Transparece ao longo desse artigo uma fixação excessiva da crítica nas dimensões de contraste, em que os discursos de afirmação identitária assumem um carácter mais monolítico e rígido, o que pode ser muito mais matizado quando se analisam outros contextos de expressão dos sujeitos. Essas questões encontram-se melhor balizadas, por exemplo, no capítulo 1, em que Mette Louise Berg procura enfrentar “o desafio de encontrar e definir ‘o terreno’: reflexões em torno de uma investigação entre a diáspora cubana em Madrid”. A diversidade dos imigrantes cubanos e o carácter politizado da pesquisa ffizeram com que a própria identidade da investigadora estivesse constantemente em questionamento, criando empatias e distanciamentos, o que acabou por definir o seu “terreno” como um conjunto de encontros e desencontros. Nesse “jogo de espelhos” enriquece-se a discussão conceptual sobre o “terreno”. Historicamente situado e atravessado por um conjunto de forças sociais e políticas, define-se pelas questões de investigação e é muito mais problematizado do que a mera definição de lugares de observação.
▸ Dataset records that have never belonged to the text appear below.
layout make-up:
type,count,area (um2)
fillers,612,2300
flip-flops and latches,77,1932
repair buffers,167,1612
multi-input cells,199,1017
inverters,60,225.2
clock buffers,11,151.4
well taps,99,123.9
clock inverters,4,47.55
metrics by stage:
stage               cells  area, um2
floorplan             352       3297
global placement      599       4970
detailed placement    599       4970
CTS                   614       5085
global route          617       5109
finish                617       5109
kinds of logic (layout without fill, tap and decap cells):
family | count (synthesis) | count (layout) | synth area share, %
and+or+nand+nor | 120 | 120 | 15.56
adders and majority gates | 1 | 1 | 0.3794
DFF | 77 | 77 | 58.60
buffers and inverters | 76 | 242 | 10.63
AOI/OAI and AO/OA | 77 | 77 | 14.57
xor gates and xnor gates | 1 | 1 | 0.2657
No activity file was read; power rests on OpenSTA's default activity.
[config.mk]
export PLATFORM = sky130hd
export DESIGN_NAME = pulse_train_tx
export DESIGN_NICKNAME = d
export VERILOG_FILES = /design/src/rtl/pulse_train_tx.sv
export SDC_FILE = /design/constraint.sdc
export NUM_CORES = 1
export LEC_CHECK = 0
export ABC_AREA = 0
export CORE_UTILIZATION = 54
export CTS_CLUSTER_DIAMETER = 100
export DETAILED_ROUTE_END_ITERATION = 10
export DONT_BUFFER_PORTS = 1
export PLACE_DENSITY_LB_ADDON = 0.12
export SLEW_MARGIN = 20
export SYNTH_ARGS = -nofsm -noshare
export SYNTH_HDL_FRONTEND = slang
export SYNTH_SLANG_ARGS = --single-unit
[constraint.sdc]
create_clock -name clk -period 1.57 [get_ports clk]
set_clock_uncertainty 0.1 [all_clocks]
set_input_delay 0.157 -clock clk [delete_from_list [all_inputs] [get_ports clk]]
set_output_delay 0.157 -clock clk [all_outputs]
set_load 0.02 [all_outputs]
[src/rtl/pulse_train_tx.sv]
// Pulse-train source for the pulse-counting detectors: emits `count` one-cycle highs separated by `gap` lows.
// First pulse one cycle after start&ready; start is refused (ready=0) from accept until one cycle after done.
module pulse_train_tx #(
  parameter int CNT_W = 4,
  parameter int GAP_W = 4
) (
  input  logic             clk,
  input  logic             rst,
  input  logic             start,
  input  logic [CNT_W-1:0] count,
  input  logic [GAP_W-1:0] gap,
  output logic             ready,
  output logic             x_out,
  output logic             busy,
  output logic             done
);

  typedef enum logic [1:0] {
    IDLE  = 2'd0,
    PULSE = 2'd1,
    GAP   = 2'd2,
    DONE  = 2'd3
  } state_t;

  state_t           state;
  state_t           state_nxt;
  logic [CNT_W-1:0] remaining;
  logic [GAP_W-1:0] gap_reg;
  logic [GAP_W-1:0] gap_cnt;

  always_ff @(posedge clk or negedge rst) begin
    if (!rst) begin
      state <= IDLE;
    end else begin
      state <= state_nxt;
    end
  end

  always_comb begin
    state_nxt = state;
    case (state)
      IDLE: begin
        if (start) begin
          state_nxt = (count == '0) ? DONE : PULSE;
        end
      end
      PULSE: begin
        if (remaining == CNT_W'(1)) begin
          state_nxt = DONE;
        end else if (gap_reg == '0) begin
          state_nxt = PULSE;
        end else begin
          state_nxt = GAP;
        end
      end
      GAP: begin
        if (gap_cnt == GAP_W'(1)) begin
          state_nxt = PULSE;
        end
      end
      DONE: begin
        state_nxt = IDLE;
      end
      default: begin
        state_nxt = IDLE;
      end
    endcase
  end

  always_comb begin
    ready = (state == IDLE);
    x_out = (state == PULSE);
    busy  = (state == PULSE) || (state == GAP);
    done  = (state == DONE);
  end

  // Counters only ever step down from values >= 1, so they cannot wrap.
  always_ff @(posedge clk or negedge rst) begin
    if (!rst) begin
      remaining <= '0;
      gap_reg   <= '0;
      gap_cnt   <= '0;
    end else begin
      case (state)
        IDLE: begin
          if (start && (count != '0)) begin
            remaining <= count;
            gap_reg   <= gap;
          end
        end
        PULSE: begin
          remaining <= remaining - 1'b1;
          if ((remaining != CNT_W'(1)) && (gap_reg != '0)) begin
            gap_cnt <= gap_reg;
          end
        end
        GAP: begin
          gap_cnt <= gap_cnt - 1'b1;
        end
        default: begin
        end
      endcase
    end
  end

endmodule

Word level (Yosys, flattened, before mapping) --
Index checks and enable logic that the tools add are counted.
Operators by class: add/subtract/negate cells 2, equality and inequality tests 10, muxes and demuxes 10, reduce and logical (&&, ||, !) cells 14
Operators with widths (number):
- case mux 4 bit (2 select lines) | 2
- two-way mux 2 bit | 5
- == test 4 x 1 -> 1 bit (second input constant) | 2
- zero test 4 bit | 2
- two-way mux 4 bit | 2
- case mux 2 bit (4 select lines) | 1
- AND reduction 2 bit | 4
- nonzero test 4 bit | 2
- subtractor 4 x 1 -> 4 bit (second input constant) | 2
- == test 2 bit (second input constant) | 2
- inequality test 2 x 1 -> 1 bit (second input constant) | 2
- inequality test 2 bit (second input constant) | 2
- inequality test 4 x 1 -> 1 bit (second input constant) | 1
- nonzero test 2 bit | 2
- == test 2 x 1 -> 1 bit (second input constant) | 1
- logical AND 1 bit | 2
- zero test 2 bit | 1
- logical OR 1 bit | 1
Storage, ports and cells: bits in registers 14, output and inout port bits 4, word-level logic and storage cells 40

Depth between registers and ports, before layout --
depth after elaboration 4, mapped depth 7

Worst setup path after synthesis --
No wires, ideal clock.
path kind register to register, start reg remaining[1], end reg gap_cnt[1], arrival time 1558 ps, required time 1393 ps, setup slack -166 ps, stages on the path, launching flop included 7, path buffers 0, cell sequence dfrtp_1 > inv_1 > ha_1 > or3b_2 > and2_4 > a32o_1 > a21oi_1
On the way: longest elaborated chain between the ends 4
Ends and longest elaborated chain:
- from (decl) | RTL line 27 | logic [CNT_W-1:0] remaining;
- from (signal assigned) | RTL line 87 | remaining <= count;
- from (signal assigned) | RTL line 92 | remaining <= remaining - 1'b1;
- inequality test 4 x 1 -> 1 bit | RTL line 93 | if ((remaining != CNT_W'(1)) && (gap_reg != '0)) begin
- logical AND 1 bit | RTL line 93
- inequality test 2 x 1 -> 1 bit (no line)
- AND reduction 2 bit (no line)
- to (signal assigned) | RTL line 94 | gap_cnt <= gap_reg;
- to (signal assigned) | RTL line 98 | gap_cnt <= gap_cnt - 1'b1;
- to (decl) | RTL line 29 | logic [GAP_W-1:0] gap_cnt;
Every way passes these cells. A chain may end at the register's enable or synchronous reset.

Final worst setup path --
Ends and elaborated chain as after synthesis.

==> metrics.yaml <==
rsz0062_at_grt: "yes"
yosys_warnings: 0
start_util_pct: 59.5
grt_start_max_net_pins: 15
final_nets: 148
violations: "setup timing"
placed_cells: 129
crit_arrival_ps: 1810
placed_area_sq_um: 1070
viasPerCell: 6.42
antenna_found_initial: 0
post-route-period-util_pct: 107
antennaDiodeCount: 0
grt_pass1_wl_mm: 4.04
finalSetupViolCount: 6
cap_violations: 0
ys_seq_area_share_pct: 37.8
insertion_delay_ps: 290
cpPeakStageDelay_ps: 410
grt_util_all_layers_pct: 29.7
rrSetupSlack_ps: -120
finalHoldViolCount: 0
cts_max_path_buffers: 2
leakagePower_nw: 0.559
vdd_drop_max_uv: 1680
final_common_cell: "buf_4"
crit_slowest_cell: "dfrtp_1"
fillers: 100
fin_area_sq_um: 1270
reg2reg_from: "remaining[1]"
whs_path_depth: 2
crit_chain: "inv_2 -> ha_4 -> or3b_4 -> and2_4 -> a32o_1 -> a21oi_2"
gp_congestion: 0.821
slew-limit-headroom_pct: 54.6
cts_max_level: 1
end_kind: "register"
dr.pass1.iters: 4
portBuffers: 0
drc_errors: 0
cts_tree: "yes"
fin_ws_ps: -116
finalPower_mw: 2.98
hold_path_end: "remaining[1]"
cts_buffers: 3
worstPathRequired_ps: 1690
syn_area_sq_um: 927
grt_pass1_vias: 885
wirelength_mm: 2.50
area_growth_pct: 37.1
die_area_sq_um: 1890
synth-seq-cells: 14
critPathKind: "reg2reg"
regToRegEndpoint: "gap_cnt[1]"
worst_slew_pin_slew_ps: 679
cts.sinks: 14
ios: 15
maxSlewViolCount: 0
max_freq_mhz: 593
die_w_um: 43.4
synth_fp_nets: 118
avgSynthCellArea_sq_um: 9.37
coreArea_sq_um: 1560
drtAntennaViolNets: 0
synthCells: 99
cp_max_fo: 5
avgRoutedWirePerCell_um: 17.4
drive_gt1_share_pct: 36.7
hold_start: "count[1]"
reg2regPathDepth: 6
fp-row-count: 14
status: "finished with violations"
min_path_type: "in2reg"
yosysUniqueCellTypes: 34
path_clk_slew_ps: 100
start_kind: "register"
fp.dieH_um: 43.4
power.density_nw_per_um2: 2340
layout_common_cells: "21 x buf_4, 13 x dfrtp_1, 6 x inv_1, 6 x o21ai_0, 6 x dlygate4sd3_1"
stdcell_count: 144
pre_cts_ws_ps: -159
route.vias.total: 925
hpwl_mm: 1.52
grt-ovfl-total: 0
cts_root_buffer: "clkbuf_4"
period_needed_ps: 1690
drt-initial-drc-count: 62
-- worst max-delay path by stage --
stage            startpoint          to  slack [ps]  cells after the start
2_1_floorplan    gap_reg[2]  gap_cnt[1]         -40                      4
3_3_place_gp   remaining[1]  gap_cnt[1]         -50                      6
3_5_place_dp   remaining[1]  gap_cnt[1]        -160                      6
4_1_cts        remaining[1]  gap_cnt[1]        -120                      6
5_1_grt        remaining[1]  gap_cnt[1]        -150                      6
6_report       remaining[1]  gap_cnt[1]        -120                      6
-- synthesized netlist by cell type --
library cell / instances / share of area (%)
dfrtp_1: 14 / 38
inv_1: 10 / 4.0
ha_1: 8 / 11
a21oi_1: 6 / 3.2
o21ai_0: 6 / 3.2
nand2_1: 5 / 2.0
nor2_1: 4 / 1.6
nor3_1: 4 / 2.2
o22a_1: 4 / 3.8
o22ai_1: 4 / 2.7
a31oi_1: 3 / 2.0
mux2_2: 3 / 3.6
nand3_1: 3 / 1.6
a211oi_1: 2 / 1.6
clkbuf_1: 2 / 0.81
nand4_1: 2 / 1.3
o221ai_1: 2 / 1.9
a21boi_0: 1 / 0.81
a32o_1: 1 / 1.1
a41oi_1: 1 / 0.94
and2_4: 1 / 0.94
and3_4: 1 / 1.2
buf_6: 1 / 1.2
mux2_1: 1 / 1.2
nand2b_1: 1 / 0.68
nor2b_1: 1 / 0.68
nor3b_1: 1 / 0.81
nor4_1: 1 / 0.68
o21ai_1: 1 / 0.54
o2bb2ai_1: 1 / 0.94
or3b_2: 1 / 0.94
or4_1: 1 / 0.81
or4_4: 1 / 1.2
xor2_1: 1 / 0.94
-- per-stage QoR --
| step | setup TNS [ps] | hold WS, ps | util [%] |
|---|---|---|---|
| 4_1_cts | -360 | 9.89 | 77.9 |
| 3_5_place_dp | -623 | -238 | 68.9 |
| 2_1_floorplan | -157 | -239 | - |
| 3_3_place_gp | -128 | -238 | 68.9 |
| 5_1_grt | -713 | 19.9 | 81.5 |
| 6_report | -419 | 3.99 | 81.5 |
-- timing repair --
item | in CTS | in global routing
resized for setup | 7 | 8
pin swaps | 2 | 2
buffers inserted | 2 | 3
setup endpoints to repair | 8 | 15
hold endpoints to repair | 19 | 0
hold buffers | 6 | 0
-- critical path: cells and delay by family (launching register included) --
family / cells / cell delay, ps
buf+inv: 1 / 90
simple gates: 2 / 580
fa+ha+maj: 1 / 120
compound gates: 2 / 330
flops: 1 / 410
-- routing by layer --
layer  track usage, %  routed length, um  vias up
met1             36.3               1030      446
met2             53.0               1300       48
met3             6.67                146        2
li1                 -                  -      429
met4             7.50                 20        0
met5                0                  0        -
-- cell families (layout without fill, tap and decap cells) --
family / count (synthesis) / after routing / synth area share [%]
compound gates: 32 / 32 / 22.8
simple gates: 27 / 27 / 16.7
flops: 14 / 14 / 37.8
buf+inv: 13 / 42 / 6.07
fa+ha+maj: 8 / 8 / 10.8
mux: 4 / 4 / 4.86
xor+xnor: 1 / 1 / 0.945
-- report_power, final --
group,internal (mW),switching (mW),leakage [nW],total (mW)
clock network,0.141,0.135,0.0210,0.276
registers,0.554,0.169,0.162,0.722
logic,0.983,0.993,0.376,1.98
-- layout make-up --
cell class | count | area, sq um | area share (%)
multi-input cells | 72 | 593 | 46.7
flip-flops and latches | 14 | 352 | 27.7
repair buffers | 28 | 229 | 18.0
inverters | 10 | 41.3 | 3.25
clock buffers | 4 | 36.3 | 2.85
well taps | 16 | 20.0 | 1.57
Note: power is estimated with default switching activity, not from simulation.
Presentes em diversos artigos, as questões relacionadas com a ética no trabalho de campo e o relato etnográfico são o ponto central dos capítulos 4 e 5. Em “A face do outro ou face ao outro: ética e representação etnográfica”, Elsa Lechner apresenta a sua investigação de terreno com emigrantes transmontanos em França, destacando a sua relação privilegiada com um dos seus informantes. Essa interlocução, situada no conjunto das categorias nativas, classificadoras dos emigrados, e de outras narrativas biográficas, permite refazer o caminho que conduz à construção, no texto etnográfico, da face do outro.

Partindo de um ponto diverso — o carácter enganador de certos relatos “relativistas” —, Ubaldo Matínez Veiga retoma a discussão ética ao focar o compromisso do antropólogo com a “realidade dos factos”, a partir da observação dos violentos conflitos entre imigrantes marroquinos e a população local na Andaluzia pelo ano 2000. Em “Etnografia e pequenas verdades de facto: notas desde El Ejido”, o autor reflecte sobre os limites da concepção da cultura como texto e da crítica aos textos etnográficos pautada pela atenção aos mecanismos discursivos de construção da autoridade científica, nos quadros da antropologia dita pós-moderna. Esta crítica não basta para livrar a antropologia da “tentação da ficção” e para garantir que o relato dê conta, para além do “ponto de vista do nativo”, da discriminação concreta de que alguns são vítimas.

Num sentido diverso, é a partir de ficções — narrativas rituais hindus — que Susana Pereira Bastos nos mostra como se podem configurar diversos “terrenos” a partir de abordagens variadas da mesma população ou contexto empírico. O artigo, “Absorver e ser absorvido: diálogo etnográfico e feitiço falado”, demonstra as aberturas às quais o retorno ao mesmo contexto de investigação pode conduzir. Da iniciação da investigadora por meio das narrativas à descoberta da sua ligação com o poder e influência da feitiçaria na estruturação das relações familiares e interpessoais, revelam-se os percursos que levam à reelaboração do “terreno”.

Em suma, ao dialogar com as teorias antropológicas clássicas e com questões epistemológicas, éticas e políticas de fundo, Terrenos Metropolitanos constitui-se num belo panorama do exercício etnográfico contemporâneo.